OUTPUT_PARQUET = "user_post_history_with_sentiment.parquet"
OUTPUT_CSV = "user_post_history_with_sentiment.csv"

In [None]:
df = pd.read_parquet(PARQUET_PATH)

## What’s in the dataset?

The dataset contains one row per post, with both text and conversation/reshare metadata. The columns we see here include:

- `PostId`, `UserId`, `PostTime`: identifiers and timestamps
- `Content`: the main post text we’ll use for sentiment
- `Hashtags`, `Mentions`, `Languages`: extracted metadata (note: `Languages` is stored as a list per post, e.g. `['en']`)
- Conversation structure: `IsReply`, `ParentId`, `ParentUserId`
- Sharing structure: `IsRepost`, `SourceUserId`
- Quote structure: `IsQuote`, `QuoteId`, `QuoteUserId`, `QuoteContent`

This schema matters later because some analyses (or filters) may treat replies/quotes differently from original posts.


In [8]:
df.columns

Index(['PostId', 'UserId', 'PostTime', 'Content', 'Hashtags', 'Languages',
       'Mentions', 'IsRepost', 'SourceUserId', 'IsQuote', 'QuoteId',
       'QuoteUserId', 'QuoteContent', 'IsReply', 'ParentId', 'ParentUserId'],
      dtype='object')

## Quick sample of rows

Here we print the first few rows to confirm that:

- `Content` looks like real post text (not empty / not only metadata),
- `Languages` and other list fields have the expected format,
- timestamps (`PostTime`) are parsed as strings we can later convert to datetimes if needed.


In [9]:
df.head()

Unnamed: 0,PostId,UserId,PostTime,Content,Hashtags,Languages,Mentions,IsRepost,SourceUserId,IsQuote,QuoteId,QuoteUserId,QuoteContent,IsReply,ParentId,ParentUserId
0,7840946,167406,2024-11-19T23:12:12.092Z,it’s a tragedy of the commons. so. anyone and ...,[],[en],[],False,167406,False,-1,-1,,True,15792425,345622
1,17079336,377198,2024-11-19T23:12:11Z,"Notícia da @anonymous\n\n""Xi Jinping arrives i...",[],[],[],False,377198,False,-1,-1,,False,-1,-1
2,9179962,196837,2024-11-19T23:12:11.298Z,Have you run it by the Godless Democratic Part...,[],[en],[],False,196837,False,-1,-1,,True,15458353,336741
3,2108430,45089,2024-11-19T23:12:11.084Z,This! This is the energy we need to be bringin...,[],[en],[],False,45089,True,2109954,45144,WATCH: “You’re a baby shit.”\n\nRep. Andy Ogle...,False,-1,-1
4,4231604,90172,2024-11-19T23:12:10Z,"WATCH: Trending Stories: Gas Prices, Sheetz Ga...",[],[],[],False,90172,False,-1,-1,,False,-1,-1


# Optional: filter to English posts

This cell builds a boolean mask from the `Languages` list and selects only posts tagged as English (exactly `['en']` in this dataset).  
It’s useful if we want to keep sentiment labeling consistent, because the sentiment model used below is trained for English.


In [39]:
mask_list = []
for lang_arr in df["Languages"]:
    if len(lang_arr) == 1 and lang_arr[0] == "en":
        mask_list.append(True)
    else:
        mask_list.append(False)
df_only_english = df.loc[mask_list]       

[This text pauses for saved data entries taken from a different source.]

**src/rtl/rx_irq_pkg.sv**
```systemverilog
// Constants shared by the receive-port interrupt status block
package rx_irq_pkg;
   localparam int SEL_WIDTH = 2;
   localparam int GPIO_COUNT = 4;
   localparam logic [7:0] ADDR_PORT_SELECT = 8'h4c;
   localparam logic [7:0] ADDR_STATUS_FIRST = 8'h4d;
   localparam logic [7:0] ADDR_STATUS_SECOND = 8'h4e;
   localparam logic [7:0] ADDR_EVENT_ENABLE = 8'hd9;
   localparam logic [7:0] ADDR_EVENT_STATUS = 8'hdb;
   localparam logic [7:0] ADDR_GPIO_STATUS = 8'hdc;
   localparam logic [7:0] ADDR_GPIO_EDGE = 8'hdd;
   localparam int BIT_LINE_LENGTH = 6;
   localparam int BIT_LINE_TOTAL = 5;
   localparam int BIT_OVERFLOW = 4;
   localparam int BIT_PARITY = 2;
   localparam int BIT_VALID = 1;
   localparam int BIT_LOCK = 0;
   localparam int GPIO_PEND_LSB = 4;
   localparam logic [7:0] MASK_FIRST = 8'h07;
   localparam logic [7:0] MASK_SECOND = 8'h70;
   localparam logic [7:0] MASK_EVENT_USED = 8'h77;
   localparam logic [7:0] RESET_BYTE = 8'h00;
   localparam logic [SEL_WIDTH-1:0] RESET_SELECT = 2'h0;
   localparam logic [GPIO_COUNT-1:0] RESET_GPIO = 4'h0;
endpackage

```
**src/rtl/rx_port_irq.sv**
```systemverilog
// Paged register front end and request combiner for all receive ports
`timescale 1ns/1ps
module rx_port_irq
#(
   parameter int NUM_PORTS = 4
)
(
   input wire logic clk_sys,
   input wire logic rst_n,
   input wire logic clk_en,
   input wire logic reg_wr,
   input wire logic reg_rd,
   input wire logic [7:0] reg_addr,
   input wire logic [7:0] reg_wdata,
   output logic [7:0] reg_rdata,
   input wire logic [NUM_PORTS-1:0] line_length_changed,
   input wire logic [NUM_PORTS-1:0] line_total_changed,
   input wire logic [NUM_PORTS-1:0] overflow_seen,
   input wire logic [NUM_PORTS-1:0] parity_seen,
   input wire logic [NUM_PORTS-1:0] port_valid,
   input wire logic [NUM_PORTS-1:0] lock_level,
   input wire logic [NUM_PORTS*rx_irq_pkg::GPIO_COUNT-1:0] fwd_gpio,
   output logic irq
);
   import rx_irq_pkg::*;

   logic [SEL_WIDTH-1:0] port_select, next_port_select;
   logic [7:0] next_reg_rdata;
   logic next_irq;
   logic [NUM_PORTS-1:0][7:0] ev_status;
   logic [NUM_PORTS-1:0][7:0] ev_enable;
   logic [NUM_PORTS-1:0][7:0] gp_status;
   logic [NUM_PORTS-1:0] unit_irq;
   logic [NUM_PORTS-1:0] rd_first, rd_second, rd_gpio, wr_enable, wr_edge;
   logic rd_act, wr_act;

   // True when port p is the one the select register points at
   function automatic logic port_hit(input logic [SEL_WIDTH-1:0] sel, input int p);
      port_hit = (int'(sel) == p);
   endfunction

   assign rd_act = reg_rd & clk_en;
   assign wr_act = reg_wr & clk_en;

   // Page select register
   always_comb
   begin
      next_port_select = port_select;
      if (wr_act && reg_addr == ADDR_PORT_SELECT)
         next_port_select = reg_wdata[SEL_WIDTH-1:0];
   end

   // Strobes steered to the selected port only
   always_comb
   begin
      for (int p = 0; p < NUM_PORTS; p++)
      begin
         rd_first[p] = rd_act && port_hit(port_select, p)
            && reg_addr == ADDR_STATUS_FIRST;
         rd_second[p] = rd_act && port_hit(port_select, p)
            && reg_addr == ADDR_STATUS_SECOND;
         rd_gpio[p] = rd_act && port_hit(port_select, p)
            && reg_addr == ADDR_GPIO_STATUS;
         wr_enable[p] = wr_act && port_hit(port_select, p)
            && reg_addr == ADDR_EVENT_ENABLE;
         wr_edge[p] = wr_act && port_hit(port_select, p)
            && reg_addr == ADDR_GPIO_EDGE;
      end
   end

   // One unit per receive port
   for (genvar g = 0; g < NUM_PORTS; g++)
   begin : g_port
      port_irq_unit u_unit (
         .clk_sys(clk_sys),
         .rst_n(rst_n),
         .clk_en(clk_en),
         .evt_line_length(line_length_changed[g]),
         .evt_line_total(line_total_changed[g]),
         .evt_overflow(overflow_seen[g]),
         .evt_parity(parity_seen[g]),
         .port_valid(port_valid[g]),
         .lock_level(lock_level[g]),
         .fwd_gpio(fwd_gpio[g*GPIO_COUNT +: GPIO_COUNT]),
         .rd_first(rd_first[g]),
         .rd_second(rd_second[g]),
         .rd_gpio(rd_gpio[g]),
         .wr_enable(wr_enable[g]),
         .wr_edge(wr_edge[g]),
         .wdata(reg_wdata),
         .event_status(ev_status[g]),
         .event_enable(ev_enable[g]),
         .gpio_status(gp_status[g]),
         .irq_req(unit_irq[g])
      );
   end

   // Read data mux, held between reads
   always_comb
   begin
      next_reg_rdata = reg_rdata;
      if (rd_act)
      begin
         case (reg_addr)
            ADDR_PORT_SELECT: next_reg_rdata = {{(8-SEL_WIDTH){1'b0}}, port_select};
            ADDR_EVENT_ENABLE: next_reg_rdata = ev_enable[port_select];
            ADDR_EVENT_STATUS: next_reg_rdata = ev_status[port_select];
            ADDR_GPIO_STATUS: next_reg_rdata = gp_status[port_select];
            default: next_reg_rdata = RESET_BYTE; // Write-only and foreign read as zero
         endcase
      end
   end

   // Single request toward the host
   assign next_irq = |unit_irq;

   // Output and select registers
   always_ff @(posedge clk_sys or negedge rst_n)
   begin
      if (!rst_n)
      begin
         port_select <= RESET_SELECT;
         reg_rdata <= RESET_BYTE;
         irq <= 1'b0;
      end
      else if (clk_en)
      begin
         port_select <= next_port_select;
         reg_rdata <= next_reg_rdata;
         irq <= next_irq;
      end
   end
endmodule // rx_port_irq

```
**src/rtl/port_irq_unit.sv**
```systemverilog
// Per-port event latches, enables and forward GPIO edge detection
`timescale 1ns/1ps
module port_irq_unit
   import rx_irq_pkg::*;
(
   input wire logic clk_sys,
   input wire logic rst_n,
   input wire logic clk_en,
   input wire logic evt_line_length,
   input wire logic evt_line_total,
   input wire logic evt_overflow,
   input wire logic evt_parity,
   input wire logic port_valid,
   input wire logic lock_level,
   input wire logic [rx_irq_pkg::GPIO_COUNT-1:0] fwd_gpio,
   input wire logic rd_first,
   input wire logic rd_second,
   input wire logic rd_gpio,
   input wire logic wr_enable,
   input wire logic wr_edge,
   input wire logic [7:0] wdata,
   output logic [7:0] event_status,
   output logic [7:0] event_enable,
   output logic [7:0] gpio_status,
   output logic irq_req
);
   import rx_irq_pkg::*;

   logic [7:0] pend, next_pend;
   logic [7:0] enable, next_enable;
   logic [7:0] edge_en, next_edge_en;
   logic [GPIO_COUNT-1:0] gpio_pend, next_gpio_pend;
   logic [GPIO_COUNT-1:0] gpio_prev;
   logic valid_prev, lock_prev;
   logic [7:0] sets;
   logic [GPIO_COUNT-1:0] gpio_sets;

   // Event sources and enabled GPIO edges
   always_comb
   begin
      sets = RESET_BYTE;
      gpio_sets = RESET_GPIO;
      sets[BIT_LINE_LENGTH] = evt_line_length;
      sets[BIT_LINE_TOTAL] = evt_line_total;
      sets[BIT_OVERFLOW] = evt_overflow;
      sets[BIT_PARITY] = evt_parity;
      sets[BIT_VALID] = port_valid ^ valid_prev;
      sets[BIT_LOCK] = lock_level ^ lock_prev;
      for (int i = 0; i < GPIO_COUNT; i++)
      begin
         gpio_sets[i] = (fwd_gpio[i] & ~gpio_prev[i] & edge_en[2*i])
            | (~fwd_gpio[i] & gpio_prev[i] & edge_en[2*i+1]);
      end
   end

   // Clear on status read, a same-cycle event wins
   always_comb
   begin
      next_pend = pend;
      if (rd_first)
         next_pend = next_pend & ~MASK_FIRST;
      if (rd_second)
         next_pend = next_pend & ~MASK_SECOND;
      next_pend = next_pend | sets;
      next_gpio_pend = rd_gpio ? RESET_GPIO : gpio_pend;
      next_gpio_pend = next_gpio_pend | gpio_sets;
      next_enable = wr_enable ? (wdata & MASK_EVENT_USED) : enable;
      next_edge_en = wr_edge ? wdata : edge_en;
   end

   // State registers, frozen while clock enable is low
   always_ff @(posedge clk_sys or negedge rst_n)
   begin
      if (!rst_n)
      begin
         pend <= RESET_BYTE;
         enable <= RESET_BYTE;
         edge_en <= RESET_BYTE;
         gpio_pend <= RESET_GPIO;
         gpio_prev <= RESET_GPIO;
         valid_prev <= 1'b0;
         lock_prev <= 1'b0;
      end
      else if (clk_en)
      begin
         pend <= next_pend;
         enable <= next_enable;
         edge_en <= next_edge_en;
         gpio_pend <= next_gpio_pend;
         gpio_prev <= fwd_gpio;
         valid_prev <= port_valid;
         lock_prev <= lock_level;
      end
   end

   // Readback views and the port request
   assign event_status = pend;
   assign event_enable = enable;
   assign gpio_status = {gpio_pend, fwd_gpio};
   assign irq_req = (|(pend & enable)) | (|gpio_pend);
endmodule // port_irq_unit

```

# Create the sentiment labeler (Transformer)

We use a pretrained HuggingFace model:

- `distilbert-base-uncased-finetuned-sst-2-english`

For each text it outputs:
- a **label** (`POSITIVE` / `NEGATIVE`)
- a **score** (model confidence for that label)

This gives us pseudo‑labels quickly, without manual annotation - but we should remember they are *model-generated* labels, not ground truth.


In [3]:
model_name = "distilbert-base-uncased-finetuned-sst-2-english"
tokenizer = AutoTokenizer.from_pretrained(model_name)
model = AutoModelForSequenceClassification.from_pretrained(model_name)

device = 0 if torch.cuda.is_available() else -1
sentiment_pipeline = pipeline(
    "sentiment-analysis",
    model=model,
    tokenizer=tokenizer,
    device=device
)

tokenizer_config.json:   0%|          | 0.00/48.0 [00:00<?, ?B/s]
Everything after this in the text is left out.